In this study, we described clinical data of 74 aneurysms in the origin site of posterior cerebral artery firstly (Table 1). We noticed some common features as aneurysms of other types, such as a female preponderance (56 vs 18) [21, 22], high prevalence of hypertension (62.2%) [23], and high rupture rate, which are in accordance with the previous reports.
The architecture of fPCA is easier to cause hemodynamic aberrance. Due to the autocephalous architecture, injury or occlusion of the fPCA may bring about severe occipital infarcts and subsequent clinical complications, such as homonymous hemianopsia, alexia, aphasia, and hemiachromatopsia [16]. As suggested by the previous study, endovascular occlusion of an aneurysm and its parent artery is of high risk for patients with fetal-type PCA aneurysms [24]. In this surgical series of 74 cases, 19 (25.7%) patients presented postoperative radiological infarction. Of them, 14 are from the perforator PComA, 2 have distal PCA infarct, and 3 share both. There are 4 that refer to MCA or ACA territory infarcts in this series. The univariate analysis (χ2 = 5.873, P = 0.027) and binary logistic regression (OR = 0.264, 95% CI (0.066–1.056), P = 0.060) demonstrated that full type of fPCA tend to be a predictive factor for postoperative radiological infarction.
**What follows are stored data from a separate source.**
`config.mk`:
```
export PLATFORM = sky130hd
export DESIGN_NAME = inst_buffer_flat
export DESIGN_NICKNAME = d
export VERILOG_FILES = /design/src/rtl/inst_buffer_pkg.sv /design/src/rtl/inst_buffer_if.sv /design/src/rtl/inst_buffer.sv /design/src/flat_wrapper.sv
export SDC_FILE = /design/constraint.sdc
export NUM_CORES = 1
export LEC_CHECK = 0
export CAP_MARGIN = 40
export CORE_MARGIN = 4
export CORE_UTILIZATION = 61
export CTS_CLUSTER_DIAMETER = 200
export DETAILED_ROUTE_END_ITERATION = 6
export GPL_TIMING_DRIVEN = 0
export HOLD_SLACK_MARGIN = 0.05
export PLACE_DENSITY = 0.82
export SLEW_MARGIN = 30
export SYNTH_ARGS = -nofsm -noshare
export SYNTH_HDL_FRONTEND = slang
export SYNTH_SLANG_ARGS = --single-unit
```
`constraint.sdc`:
```
create_clock -name clock -period 19.2 [get_ports clock]
set_input_delay 3.84 -clock clock [delete_from_list [all_inputs] [get_ports clock]]
set_output_delay 3.84 -clock clock [all_outputs]
set_load 0.05 [all_outputs]
```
Endovascular embolization of the PComA aneurysms has been widely accepted as an effective treatment modality. But endovascular treatment of fetal PComA faces some challenges, specifically for the ruptured ones. Roy et al. reported an independent association between incomplete occlusion and fPCA configuration [25]. Wallace et al. reported a complication rate of 14% and overall complete occlusion rate of 33% [26]. In this series, all aneurysms were completely clipped and 11 (15.0%) suffered complications.
The follow-up data at 3 months after surgery showed that 63 patients (85.1%) got favorable prognosis with the GOS of 4 and 5. The regression analysis showed that postoperative radiological infarction, rupture, and hypertension tend to be the independent predictive factor for poor prognosis at 3 months after discharge.
Our study has some limitations. First, this study is a retrospective study and the number of patients is small, thus leading to bias. Prospective and a larger number of patients are needed to confirm the results. Second, the patients are screened in one institution and selection bias may have affected the veracity of outcome.